In order for an app to be able to transition to services, the app has to be designed this way from the beginning.

And yes, it's definitely possible to know what the model partitions should be up front. They're very natural divisions. But they can't be arrived at by looking through an entity-centric lens. And unfortunately, forms-over-data apps very rarely provide us with an opportunity to learn about the "other" way to do it.

Message DB happens to be implemented using a RDBMS, but the streams in it end up being very clear partition points. Some thought would be required to move data to a different database, but an event-sourced model isn't the same as coupling through a traditional RDBMS schema.

Edit: Fixed a typo

Running a PG instance on DO for a startup is a really bad idea, I don't understand how can choose that over a managed solution.

If you're a startup just use SNS / Kinesis / Google pub sub ect ...

Or managed Postgres on AWS Aurora, AWS RDS, Google Cloud SQL, Heroku, etc :)

SNS, Kenesis (Kafka), Google Pub/Sub are awesome. Not the same problem/solution fit as an event store, but awesome for the scenarios and architectures they're targeted at.

Is there a difference from a programming perspective between, say Kafka, and the event store linked in this post?

I understand that Kafka can scale horizontally and can handle crazy throughput, but I mean from a programming point of view, the idea of a unified log as a data model applies to both, correct?

There are some similarities, and there are definitely worse technologies you could choose for a message store than Kafka. It's worth calling out the difference between event-sourced and event-based. The former is necessarily the latter, but that doesn't go in the opposite direction.

Event-based just means that communication happens over events. Event-sourced means that the authoritative state of the system is sourced from events. If the events are literally the state, then how those are retrieved begins to matter.

Kafka breaks down as a message store in 2 key ways that I mentioned elsewhere in all these threads.

> The first is that one generally has a separate stream for each entity in an event-sourced system. Streams are sort of like topics in Kafka, but it would be quite challenging to, say, make a topic per user in Kafka. The second is Kafka's lack of optimistic concurrency support (see https://issues.apache.org/jira/browse/KAFKA-2260). The decision to not support expected offsets makes perfect sense for what Kafka is, but it does make it unsuitable for event sourcing.

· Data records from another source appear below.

$ cat config.mk
export PLATFORM = sky130hd
export DESIGN_NAME = ifc_flag_clk
export DESIGN_NICKNAME = d
export VERILOG_FILES = /design/src/ifc_pkg.sv /design/src/ifc_flag_clk.sv
export SDC_FILE = /design/constraint.sdc
export NUM_CORES = 1
export LEC_CHECK = 0
export BUFFER_PORTS_ARGS = -buffer_cell sky130_fd_sc_hd__buf_2
export CORE_MARGIN = 4
export CORE_UTILIZATION = 42
export CTS_CLUSTER_SIZE = 8
export DETAILED_ROUTE_END_ITERATION = 7
export PLACE_DENSITY_LB_ADDON = 0.1
export RECOVER_POWER = 50
export SETUP_SLACK_MARGIN = 0.15
export SLEW_MARGIN = 15
export SYNTH_ARGS = -nofsm -noshare
export SYNTH_HDL_FRONTEND = slang
export SYNTH_SLANG_ARGS = --single-unit
$ cat constraint.sdc
create_clock -name core_clk -period 1.1 [get_ports core_clk]
set_input_delay 0.22 -clock core_clk [delete_from_list [all_inputs] [get_ports core_clk]]
set_output_delay 0.22 -clock core_clk [all_outputs]
set_load 0.005 [all_outputs]
$ cat src/ifc_pkg.sv
// constants for the flag and clock-select block, with register offsets for channels 0 and 1
package ifc_pkg;
    localparam logic [27:0] IFC_FLAG_OFFSET_CH0 = 28'hffffd8a;
    localparam logic [27:0] IFC_FLAG_OFFSET_CH1 = 28'hffffd9a;
    localparam logic [31:0] IFC_CLK_OFFSET_CH0 = 32'hfffffd84;
    localparam logic [31:0] IFC_CLK_OFFSET_CH1 = 32'hfffffd94;
    localparam logic [7:0] IFC_RESET_VAL = 8'h00;
    // flag register fields
    localparam int IFC_F_RSV = 0;
    localparam int IFC_F_STCEN = 1;
    localparam int IFC_F_BUSY = 6;
    localparam int IFC_F_SFAIL = 7;
    // clock select fields
    localparam int IFC_C_DIV_LO = 0;
    localparam int IFC_C_DIV_HI = 1;
    localparam int IFC_C_FILT = 2;
    localparam int IFC_C_SMC = 3;
    localparam int IFC_C_SDA = 4;
    localparam int IFC_C_SCL = 5;
    localparam logic [7:0] IFC_C_WMASK = 8'h0f;
    // noise filter length in cycles
    localparam logic [1:0] IFC_FILT_LEN = 2'h3;
    typedef enum logic [1:0] {
        IFC_IDLE = 2'b00,
        IFC_BUSY = 2'b01,
        IFC_WAIT = 2'b11
    } ifc_state_t;
endpackage : ifc_pkg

If my only tool were Kafka, then I wouldn't be able to use the messages in the same way that I can with something like Message DB. And that's okay, different tools for different jobs.

Can you elaborate on why it is a really bad idea?
Because running you're own DB on a VPS means:

- Dealing with sec upgrade for PG and Linux

- Dealing with backups

- Dealing with HA, so settings up slaves / replica, then what do you do when something goes wrong? Do you manually SSH and do some magic?

- Network security / usernames / passwords

- ect ...

Clearly what startup don't want to do and usually lacks expertise into.